Population Structure

We observed genetic differentiation among the three sampling sites. The geographically close Analamazaotra and Torotorofotsy populations (separated by ca. 18 km) were moderately genetically differentiated from each other, and both showed higher levels of genetic differentiation from the Betampona population (ca. 130 km away). Given that populations are likely not in drift-migration equilibrium, some of the detected genetic differentiation may represent historical patterns prior to forest fragmentation (Whitlock and McCauley 1999). However, the extent of genetic differentiation is not surprising given the current patchy distribution of indris, and the greater geographic isolation of Betampona from the other forest reserves. Although Analamazaotra and Torotorofotsy are geographically close, contiguous forest is fragmented and the land separating these sites is affected by human land use, which may further explain their population differentiation.

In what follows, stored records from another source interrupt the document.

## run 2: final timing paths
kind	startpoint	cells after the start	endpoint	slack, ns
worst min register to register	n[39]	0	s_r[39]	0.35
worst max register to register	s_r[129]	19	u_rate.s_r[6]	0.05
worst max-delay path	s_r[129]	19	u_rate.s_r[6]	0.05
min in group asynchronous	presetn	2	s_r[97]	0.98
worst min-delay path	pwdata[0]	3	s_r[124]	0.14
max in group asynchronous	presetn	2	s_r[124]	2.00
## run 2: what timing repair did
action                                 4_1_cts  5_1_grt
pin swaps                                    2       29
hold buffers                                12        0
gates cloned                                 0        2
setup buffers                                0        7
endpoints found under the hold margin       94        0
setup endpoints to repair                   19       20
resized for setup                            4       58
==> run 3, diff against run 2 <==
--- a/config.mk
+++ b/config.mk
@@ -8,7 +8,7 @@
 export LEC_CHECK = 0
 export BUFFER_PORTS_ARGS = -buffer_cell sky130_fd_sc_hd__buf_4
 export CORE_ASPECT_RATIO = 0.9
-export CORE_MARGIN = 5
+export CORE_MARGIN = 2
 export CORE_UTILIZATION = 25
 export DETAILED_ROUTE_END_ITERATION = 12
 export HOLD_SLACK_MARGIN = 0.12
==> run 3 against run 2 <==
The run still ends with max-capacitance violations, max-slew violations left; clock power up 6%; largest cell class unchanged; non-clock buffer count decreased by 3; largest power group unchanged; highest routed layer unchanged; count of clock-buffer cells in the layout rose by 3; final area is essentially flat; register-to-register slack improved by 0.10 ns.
--- src/include/gtl_defines.vh ---
// register offsets, field positions and command codes of the talker/listener
`ifndef GTL_DEFINES_VH
`define GTL_DEFINES_VH
`define GTL_OFS_BYTE 10'h111
`define GTL_OFS_STATUS1 10'h113
`define GTL_OFS_AUXCMD 10'h105
`define GTL_OFS_CTRL 10'h107
`define GTL_PORT_STRIDE 10'h200
`define GTL_BIT_CPT 7
`define GTL_BIT_APT 6
`define GTL_BIT_DET 5
`define GTL_BIT_END 4
`define GTL_BIT_DEC 3
`define GTL_BIT_ERR 2
`define GTL_BIT_DO 1
`define GTL_BIT_DI 0
`define GTL_CMD_VALID 8'h0F
`define GTL_CMD_NONVALID 8'h07
`define GTL_CMD_FINISH 8'h03
`define GTL_RESET_STATUS 8'h00
`define GTL_RESET_ENABLE 8'h00
`define GTL_CTRL_PASS 0
`define GTL_CTRL_HOLDOFF 1
`define GTL_CTRL_CONT 2
`define GTL_CTRL_EOS_ALLOW 3
`define GTL_CTRL_ADDRESS_MODE_LOW 4
`define GTL_CTRL_ADDRESS_MODE_HIGH 5
`endif

--- src/gtl_regs.v ---
// data and first event register set of the talker/listener, both ports
`timescale 1ns/1ps
`include "gtl_defines.vh"
// ****************************************************************
// register set
// ****************************************************************
// Notes on behaviour
// - per port three read and four write registers, direction picks which
// - second port sits at first port offsets plus 200 hex
// - received byte at 111; ready-for-data held false until byte taken
// - holdoff mode waits for finish-handshake command; byte rereadable
// - input byte bit 0 is data line 1, bit 7 is data line 8
// - outgoing byte latched apart from input byte at 111
// - written output byte starts source handshake once talker or controller is in source-generate
// - status at 113 clears on read; enables written at same offset
// - status independent of enables; interrupt needs set enable
// - events during a status read are held until read ends
// - command pass flag on undefined command with pass-through on
// - undefined primary flag set alike, cleared on defined or disable
// - pass-through stalls acceptor until valid code 0F or non-valid code 07 written
// - addressed commands ignored unless addressed
// - address pass flag on secondary with mode 3 and primary addressed
// - address pass stalls data-accepted until valid or non-valid command
// - trigger flag on entering trigger-active state
// - end flag on EOI or matching end-of-string while listening
// - clear flag on entering device-clear-active state
// - error flag on no listener, or write in source idle
// - data-out flag while talker-active and source-generate
// - data-in flag on accepted byte unless continuous mode
// - interrupt is OR of flags ANDed with enables
module gtl_regs #(
  parameter PORTS = 2,
  parameter FIFO_DEPTH = 4
) (
  input wire i_core_clk,
  input wire i_resetn,
  // host register port
  input wire [9:0] i_addr,
  input wire i_rd,
  input wire i_wr,
  input wire [7:0] i_wdata,
  output reg [7:0] o_rdata,
  // bus state per port, from the bus function logic (same clock)
  input wire [PORTS-1:0] i_acds,
  input wire [PORTS-1:0] i_lacs,
  input wire [PORTS-1:0] i_tacs,
  input wire [PORTS-1:0] i_cacs,
  input wire [PORTS-1:0] i_sgns,
  input wire [PORTS-1:0] i_sdys,
  input wire [PORTS-1:0] i_sids,
  input wire [PORTS-1:0] i_sdys_to_sids,
  input wire [PORTS-1:0] i_tads,
  input wire [PORTS-1:0] i_lads,
  input wire [PORTS-1:0] i_tpas,
  input wire [PORTS-1:0] i_lpas,
  input wire [PORTS-1:0] i_dtas,
  input wire [PORTS-1:0] i_dcas,
  input wire [PORTS-1:0] i_ucg,
  input wire [PORTS-1:0] i_acg,
  input wire [PORTS-1:0] i_scg,
  input wire [PORTS-1:0] i_tag_lag,
  input wire [PORTS-1:0] i_defined,
  input wire [PORTS-1:0] i_eoi,
  input wire [PORTS-1:0] i_dac,
  input wire [PORTS-1:0] i_rfd_in,
  input wire [8*PORTS-1:0] i_dio,
  input wire [8*PORTS-1:0] i_string_end_reg,
  output reg [PORTS-1:0] o_rfd_hold,
  output reg [PORTS-1:0] o_dac_hold,
  output reg [PORTS-1:0] o_src_start,
  output reg [8*PORTS-1:0] o_dout,
  output reg [PORTS-1:0] o_irq
);
  // ****************************************************************
  // address decode
  // ****************************************************************
  function [1:0] gtl_sel;
    input [9:0] a;
    input [9:0] base;
    begin
      gtl_sel[0] = (a == base);
      gtl_sel[1] = (a == base + `GTL_PORT_STRIDE);
    end
  endfunction

  wire [1:0] sel_byte = gtl_sel(i_addr, `GTL_OFS_BYTE);
  wire [1:0] sel_stat = gtl_sel(i_addr, `GTL_OFS_STATUS1);
  wire [1:0] sel_aux = gtl_sel(i_addr, `GTL_OFS_AUXCMD);
  wire [1:0] sel_ctrl = gtl_sel(i_addr, `GTL_OFS_CTRL);

  reg [7:0] status [0:PORTS-1];
  reg [7:0] enable [0:PORTS-1];
  reg [7:0] in_byte [0:PORTS-1];
  reg [7:0] ctrl [0:PORTS-1];
  reg [7:0] pend [0:PORTS-1];
  reg [PORTS-1:0] acds_q;
  reg [PORTS-1:0] dtas_q;
  reg [PORTS-1:0] dcas_q;
  reg [PORTS-1:0] do_q;
  reg [PORTS-1:0] undef_primary;
  reg [PORTS-1:0] cmd_stall;
  reg [PORTS-1:0] byte_full;
  reg [PORTS-1:0] holding;

  // outgoing bytes queue through a FIFO_DEPTH-deep fifo each; a host write to a full fifo is lost
  wire [PORTS-1:0] f_in_ready;
  wire [PORTS-1:0] f_out_valid;
  wire [8*PORTS-1:0] f_out_data;
  wire [PORTS-1:0] f_push;
  wire [PORTS-1:0] f_pop;

  // ****************************************************************
  // per port logic
  // ****************************************************************
  genvar p;
  generate
    for (p = 0; p < PORTS; p = p + 1) begin : g_port
      wire rd_stat = i_rd && sel_stat[p];
      wire rd_byte = i_rd && sel_byte[p];
      wire wr_byte = i_wr && sel_byte[p];
      wire wr_aux = i_wr && sel_aux[p];
      wire pass_on = ctrl[p][`GTL_CTRL_PASS];
      wire acds_rise = i_acds[p] && !acds_q[p];
      wire addressed = i_tads[p] || i_lads[p];
      wire undef_cmd = (i_ucg[p] || (i_acg[p] && addressed)) &&
        !i_defined[p];
      wire fh_cmd = wr_aux && (i_wdata == `GTL_CMD_FINISH);
      wire talk_ok = i_tacs[p] || i_cacs[p];
      wire [7:0] ev;
      wire [7:0] next_status;
      assign ev[`GTL_BIT_CPT] = acds_rise && pass_on &&
        (undef_cmd || (undef_primary[p] && i_scg[p]));
      assign ev[`GTL_BIT_APT] = acds_rise && ctrl[p][`GTL_CTRL_ADDRESS_MODE_HIGH] &&
        ctrl[p][`GTL_CTRL_ADDRESS_MODE_LOW] && (i_tpas[p] || i_lpas[p]) &&
        i_scg[p];
      assign ev[`GTL_BIT_DET] = i_dtas[p] && !dtas_q[p];
      assign ev[`GTL_BIT_END] = acds_rise && i_lacs[p] && (i_eoi[p] ||
        (ctrl[p][`GTL_CTRL_EOS_ALLOW] &&
        i_dio[8*p+:8] == i_string_end_reg[8*p+:8]));
      assign ev[`GTL_BIT_DEC] = i_dcas[p] && !dcas_q[p];
      assign ev[`GTL_BIT_ERR] = (i_tacs[p] && i_sdys[p] && i_dac[p] &&
        i_rfd_in[p]) || (wr_byte && (i_sids[p] ||
        i_sdys_to_sids[p]));
      assign ev[`GTL_BIT_DO] = i_tacs[p] && i_sgns[p] && !do_q[p];
      assign ev[`GTL_BIT_DI] = acds_rise && i_lacs[p] &&
        !ctrl[p][`GTL_CTRL_CONT];
      // bits held back during a read are merged once it ends
      assign next_status = rd_stat ? 8'h00 : ((status[p] | pend[p] | ev) &
        ~{6'h00, (wr_byte || !(i_tacs[p] && i_sgns[p])),
        ((rd_byte || (fh_cmd && holding[p])) ? 1'b1 : 1'b0)});
      assign f_push[p] = wr_byte;
      assign f_pop[p] = f_out_valid[p] && talk_ok && !o_src_start[p] &&
        !i_sgns[p] ? 1'b0 : (f_out_valid[p] && talk_ok && i_sgns[p] &&
        !o_src_start[p]);

      gtl_fifo #(
        .WIDTH(8),
        .DEPTH(FIFO_DEPTH),
        .AW(2)
      ) u_out_fifo (
        .i_core_clk(i_core_clk),
        .i_resetn(i_resetn),
        .i_in_valid(f_push[p]),
        .o_in_ready(f_in_ready[p]),
        .i_in_data(i_wdata),
        .o_out_valid(f_out_valid[p]),
        .i_out_ready(f_pop[p]),
        .o_out_data(f_out_data[8*p+:8])
      );

      always @(posedge i_core_clk) begin
        if (!i_resetn) begin
          status[p] <= `GTL_RESET_STATUS;
          enable[p] <= `GTL_RESET_ENABLE;
          pend[p] <= 8'h00;
          ctrl[p] <= 8'h00;
          in_byte[p] <= 8'h00;
          acds_q[p] <= 1'b0;
          dtas_q[p] <= 1'b0;
          dcas_q[p] <= 1'b0;
          do_q[p] <= 1'b0;
          undef_primary[p] <= 1'b0;
          cmd_stall[p] <= 1'b0;
          byte_full[p] <= 1'b0;
          holding[p] <= 1'b0;
          o_rfd_hold[p] <= 1'b0;
          o_dac_hold[p] <= 1'b0;
          o_src_start[p] <= 1'b0;
          o_dout[8*p+:8] <= 8'h00;
          o_irq[p] <= 1'b0;
        end else begin
          acds_q[p] <= i_acds[p];
          dtas_q[p] <= i_dtas[p];
          dcas_q[p] <= i_dcas[p];
          do_q[p] <= i_tacs[p] && i_sgns[p];
          status[p] <= next_status;
          pend[p] <= rd_stat ? ev : 8'h00;
          if (i_wr && sel_stat[p]) begin
            enable[p] <= i_wdata;
          end
          if (i_wr && sel_ctrl[p]) begin
            ctrl[p] <= i_wdata;
          end
          o_irq[p] <= |(next_status & (i_wr && sel_stat[p] ? i_wdata :
            enable[p]));
          if (!pass_on) begin
            undef_primary[p] <= 1'b0;
          end else if (acds_rise && undef_cmd) begin
            undef_primary[p] <= 1'b1;
          end else if (acds_rise && ((i_ucg[p] || i_acg[p]) &&
              i_defined[p] || i_tag_lag[p])) begin
            undef_primary[p] <= 1'b0;
          end
          if (ev[`GTL_BIT_CPT] || ev[`GTL_BIT_APT]) begin
            cmd_stall[p] <= 1'b1;
          end else if (wr_aux && (i_wdata == `GTL_CMD_VALID ||
              i_wdata == `GTL_CMD_NONVALID)) begin
            cmd_stall[p] <= 1'b0;
          end
          o_dac_hold[p] <= cmd_stall[p] || ev[`GTL_BIT_CPT] ||
            ev[`GTL_BIT_APT];
          if (acds_rise && i_lacs[p]) begin
            in_byte[p] <= i_dio[8*p+:8];
            byte_full[p] <= 1'b1;
            holding[p] <= ctrl[p][`GTL_CTRL_HOLDOFF];
          end else begin
            if (rd_byte && !holding[p]) begin
              byte_full[p] <= 1'b0;
            end
            if (fh_cmd) begin
              holding[p] <= 1'b0;
              byte_full[p] <= 1'b0;
            end
          end
          o_rfd_hold[p] <= byte_full[p] || (acds_rise && i_lacs[p]);
          o_src_start[p] <= f_pop[p];
          if (f_pop[p]) begin
            o_dout[8*p+:8] <= f_out_data[8*p+:8];
          end
        end
      end
    end
  endgenerate

  // ****************************************************************
  // read mux
  // ****************************************************************
  always @(posedge i_core_clk) begin
    if (!i_resetn) begin
      o_rdata <= 8'h00;
    end else if (i_rd) begin
      if (sel_byte[0]) begin
        o_rdata <= in_byte[0];
      end else if (sel_byte[1]) begin
        o_rdata <= in_byte[PORTS-1];
      end else if (sel_stat[0]) begin
        o_rdata <= status[0] | pend[0];
      end else if (sel_stat[1]) begin
        o_rdata <= status[PORTS-1] | pend[PORTS-1];
      end else if (sel_ctrl[0]) begin
        o_rdata <= ctrl[0];
      end else if (sel_ctrl[1]) begin
        o_rdata <= ctrl[PORTS-1];
      end else begin
        o_rdata <= 8'h00;
      end
    end
  end
endmodule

The results of our study indicate isolation of indri populations separated by nonforest on a relatively small spatial scale compared to their overall range. However, given the wide variation in density of indri populations (Pollock 1975), improved sampling is needed to understand fully the population structure across the entire indri range. The structure we detected may also reflect past, not current, population structure due to the lack of drift-migration equilibrium, furthering the need for more intense sampling.

Conservation Implications

Our results suggest that indri populations in Madagascar possess moderate to high genetic diversity in terms of heterozygosity, which is encouraging for the conservation of the species, but may reflect past, rather than current, population processes. Indri display plasticity in their ability to live in a range of forest sizes, with varying degrees of fragmentation (Glessner and Britt 2005). However, we observed population differentiation between sites and Betampona may be genetically isolated. Further studies are needed to elucidate the demographic history of populations and to estimate gene flow and migration rates, which influence the chances of future inbreeding. Conservation efforts should aim to protect large continuous blocks of forest with migration corridors between them in order to maintain genetic diversity and avoid further genetic isolation of populations.